This week I’m in New Mexico for the NOLS WRMC (Wilderness Risk Management Conference).
Whilst it’s been a few years since I went to the last one, which was in Salt Lake City, I’m excited to get back for what I know will be an interesting, thought-provoking and challenging time exploring risk, incidents and activities which make up some of the most amazing educational experiences possible.
After my last trip, I went to debrief the conference with the school I worked for then. One of the new staff commented, why would you go there? Americans don’t know anything about risk. I just shook my head at this comment and walked off. The same person also thought it was a good idea to run a game of ‘capture the flag’ in a snake invested paddock that was filled with barbed wire and rusted metal posts. Kids running around could have easily impaled themselves on this metal. If you want more fascinating insight into the organisation for which I used to work, a good starting point for this would be my article titled, ‘The Idiot Blind Spot!’
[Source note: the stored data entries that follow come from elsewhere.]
--- config.mk ---
export PLATFORM = sky130hd
export DESIGN_NAME = uart_tx
export DESIGN_NICKNAME = d
export VERILOG_FILES = /design/src/rtl/uart_tx.sv
export SDC_FILE = /design/constraint.sdc
export NUM_CORES = 1
export LEC_CHECK = 0
export ABC_AREA = 1
export BUFFER_PORTS_ARGS = -buffer_cell sky130_fd_sc_hd__buf_2
export CAP_MARGIN = 15
export CORE_MARGIN = 2
export CORE_UTILIZATION = 57
export DETAILED_ROUTE_END_ITERATION = 10
export PLACE_DENSITY = 0.89
export SLEW_MARGIN = 20
export SYNTH_ARGS = -nofsm -noshare
export SYNTH_HDL_FRONTEND = slang
export SYNTH_SLANG_ARGS = --single-unit
--- constraint.sdc ---
create_clock -name clk -period 1.9 [get_ports clk]
set_input_delay 0.19 -clock clk [delete_from_list [all_inputs] [get_ports clk]]
set_output_delay 0.19 -clock clk [all_outputs]
set_load 0.05 [all_outputs]
--- src/rtl/uart_tx.sv ---
// rtl/uart_tx.sv - UART serial transmitter with start, LSB-first data, optional parity, stop.
module uart_tx #(
  parameter int DATA_WIDTH   = 8,
  parameter int CLKS_PER_BIT = 16
) (
  input  logic                  clk,
  input  logic                  arst_n,
  input  logic [DATA_WIDTH-1:0] tx_data,
  input  logic                  tx_valid,
  output logic                  tx_ready,
  input  logic                  par_en,
  input  logic                  par_type,
  output logic                  tx_out,
  output logic                  busy
);

  localparam int CNT_W = $clog2(CLKS_PER_BIT);
  localparam int IDX_W = $clog2(DATA_WIDTH);
  localparam logic [CNT_W-1:0] CNT_MAX  = CNT_W'(CLKS_PER_BIT - 1);
  localparam logic [IDX_W-1:0] LAST_BIT = IDX_W'(DATA_WIDTH - 1);

  typedef enum logic [2:0] {
    S_IDLE,
    S_START,
    S_DATA,
    S_PARITY,
    S_STOP
  } state_t;

  state_t                  state;
  logic [CNT_W-1:0]        cnt;
  logic [IDX_W-1:0]        bit_idx;
  logic [DATA_WIDTH-1:0]   shift_reg;
  logic                    par_en_q;
  logic                    par_bit;
  logic                    bit_end;

  assign bit_end = (cnt == CNT_MAX);

  // tx_out is loaded with the next bit's value on the edge that enters each state,
  // so the line changes in the same cycle as the state and never glitches.
  always_ff @(posedge clk or negedge arst_n) begin
    if (!arst_n) begin
      state     <= S_IDLE;
      cnt       <= '0;
      bit_idx   <= '0;
      shift_reg <= '0;
      par_en_q  <= 1'b0;
      par_bit   <= 1'b0;
      tx_out    <= 1'b1;
      tx_ready  <= 1'b1;
      busy      <= 1'b0;
    end else begin
      if (state == S_IDLE || bit_end) cnt <= '0;
      else                            cnt <= cnt + 1'b1;

      case (state)
        S_IDLE: begin
          tx_out <= 1'b1;
          if (tx_valid) begin
            shift_reg <= tx_data;
            par_en_q  <= par_en;
            par_bit   <= (^tx_data) ^ par_type;
            tx_out    <= 1'b0;
            tx_ready  <= 1'b0;
            busy      <= 1'b1;
            state     <= S_START;
          end
        end
        S_START: begin
          if (bit_end) begin
            bit_idx <= '0;
            tx_out  <= shift_reg[0];
            state   <= S_DATA;
          end
        end
        S_DATA: begin
          if (bit_end) begin
            if (bit_idx == LAST_BIT) begin
              if (par_en_q) begin
                tx_out <= par_bit;
                state  <= S_PARITY;
              end else begin
                tx_out <= 1'b1;
                state  <= S_STOP;
              end
            end else begin
              bit_idx   <= bit_idx + 1'b1;
              shift_reg <= {1'b0, shift_reg[DATA_WIDTH-1:1]};
              tx_out    <= shift_reg[1];
            end
          end
        end
        S_PARITY: begin
          if (bit_end) begin
            tx_out <= 1'b1;
            state  <= S_STOP;
          end
        end
        S_STOP: begin
          if (bit_end) begin
            tx_out   <= 1'b1;
            tx_ready <= 1'b1;
            busy     <= 1'b0;
            state    <= S_IDLE;
          end
        end
        default: begin
          tx_out   <= 1'b1;
          tx_ready <= 1'b1;
          busy     <= 1'b0;
          state    <= S_IDLE;
        end
      endcase
    end
  end

endmodule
Needless to say I don’t work there anymore and haven’t for some time. However, it was an interesting experience all the same, which highlighted how important it is for ongoing training, networking and collaboration in terms of good risk management principles and being able to build effective teams who understand and implement good practices as a part of the culture of the organisation.
I believe the WRMC is a meeting of the best minds in educational risk management in the world. The practices which are presented here are based upon experience and reflection of so many years of outdoor education experience. Some are good, some bad, some tragic. Whilst it’s never easy talking about the bad and the tragic, if we stick our heads in the sand and pretend nothing will ever happen to us, then we set ourselves up for failure and give ourselves a sense of invulnerability, which is always a false sense, as no matter how well we plan, something can always go wrong, especially if it’s out of our control.
Once again at the conference, there’s a number of different streams and this is the only conference I’ve ever been to where I really have FOMO for the competing sessions. There are so many great topics, valuable workshops and insights, it’s sometimes hard to know which ones to attend. Very rarely do I find this problem at a conference, however, with a mix of sessions based upon, Emergency Planning & Crisis Response, Field Practices, Legal Issues, Program Admin and Social & Emotional Health, there are so many really good options.
Regardless of which sessions I end up going to, what’s important is the fact that there is such a strong community of great educational professionals who are focussed on developing awesome life-changing experiences for their students within an effective risk management framework. Being able to build that cultural framework within your organisation is critical to the long-term success of any program you’re running and the safety of your students.
On another note, I’m excited to get back to the US and visit another state to which I’ve never been! Unfortunately, I don’t think I’ll have time to get to Roswell and catchup with the aliens down there, but you never know… Anything can and does happen when you’re out in the field exploring new things. See you in Albuquerque!